Linux Kernel Classmate Laptop Driver NULL Pointer Dereference Vulnerability

A vulnerability in the Classmate laptop driver of the Linux kernel can lead to a NULL pointer dereference. This issue arises because the driver may access the 'accel' object before its address is properly stored in the input device's driver data. For instance, the 'cmpc_accel_sensitivity_store_v4()' function, which is the 'show' method for a specific sysfs attribute, can be called before the input device is fully initialized. If this attribute is accessed too early, it results in a NULL pointer dereference.

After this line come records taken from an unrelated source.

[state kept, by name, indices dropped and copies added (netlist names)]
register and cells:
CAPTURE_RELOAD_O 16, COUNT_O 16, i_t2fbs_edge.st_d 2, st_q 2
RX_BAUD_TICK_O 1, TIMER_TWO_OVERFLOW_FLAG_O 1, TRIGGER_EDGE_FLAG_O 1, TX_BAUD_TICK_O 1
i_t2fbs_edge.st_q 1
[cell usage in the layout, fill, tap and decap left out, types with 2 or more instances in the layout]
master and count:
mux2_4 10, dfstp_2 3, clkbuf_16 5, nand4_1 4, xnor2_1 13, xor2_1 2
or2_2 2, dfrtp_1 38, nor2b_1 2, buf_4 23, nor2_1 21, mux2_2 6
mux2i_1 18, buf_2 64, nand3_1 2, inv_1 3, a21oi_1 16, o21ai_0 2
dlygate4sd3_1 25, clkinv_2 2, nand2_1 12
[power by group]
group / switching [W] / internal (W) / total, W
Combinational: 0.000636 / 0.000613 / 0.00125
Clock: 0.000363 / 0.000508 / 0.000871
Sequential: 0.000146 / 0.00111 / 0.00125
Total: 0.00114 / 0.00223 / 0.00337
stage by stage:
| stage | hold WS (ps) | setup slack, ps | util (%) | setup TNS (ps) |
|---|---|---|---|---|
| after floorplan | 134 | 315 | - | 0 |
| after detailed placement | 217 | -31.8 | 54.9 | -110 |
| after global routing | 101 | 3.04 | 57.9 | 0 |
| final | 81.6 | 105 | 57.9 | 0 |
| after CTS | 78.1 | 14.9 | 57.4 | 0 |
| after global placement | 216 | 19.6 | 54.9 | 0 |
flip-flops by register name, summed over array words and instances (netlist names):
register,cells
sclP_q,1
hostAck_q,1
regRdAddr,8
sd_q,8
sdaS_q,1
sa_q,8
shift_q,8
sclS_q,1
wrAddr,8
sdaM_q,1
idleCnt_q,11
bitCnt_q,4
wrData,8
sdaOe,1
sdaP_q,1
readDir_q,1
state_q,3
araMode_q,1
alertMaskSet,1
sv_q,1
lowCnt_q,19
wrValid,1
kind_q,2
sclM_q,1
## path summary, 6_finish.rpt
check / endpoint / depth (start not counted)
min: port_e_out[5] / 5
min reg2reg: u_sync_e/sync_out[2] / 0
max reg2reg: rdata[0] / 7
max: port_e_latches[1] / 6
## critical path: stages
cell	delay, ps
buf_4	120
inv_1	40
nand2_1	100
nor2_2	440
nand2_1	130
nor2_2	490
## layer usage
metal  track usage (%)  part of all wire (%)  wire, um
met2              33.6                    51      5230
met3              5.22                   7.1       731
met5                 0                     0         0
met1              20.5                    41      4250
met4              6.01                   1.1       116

The vulnerability affects several versions of the Linux kernel.

Impact

Exploitation of this vulnerability causes a NULL pointer dereference, leading to a crash of the affected system.

Reproduction

To reproduce this vulnerability, access the 'cmpc_accel_sensitivity_attr_v4' sysfs attribute before the corresponding input device is initialized with 'cmpc_add_acpi_notify_device()'. This can be done by reading the attribute too early, which will cause the 'dev_get_drvdata()' call to return NULL, triggering the NULL pointer dereference.

Remediation

Users can update to the latest version of the Linux kernel where this vulnerability has been addressed. Instructions for updating the kernel can be found in the official Linux kernel documentation.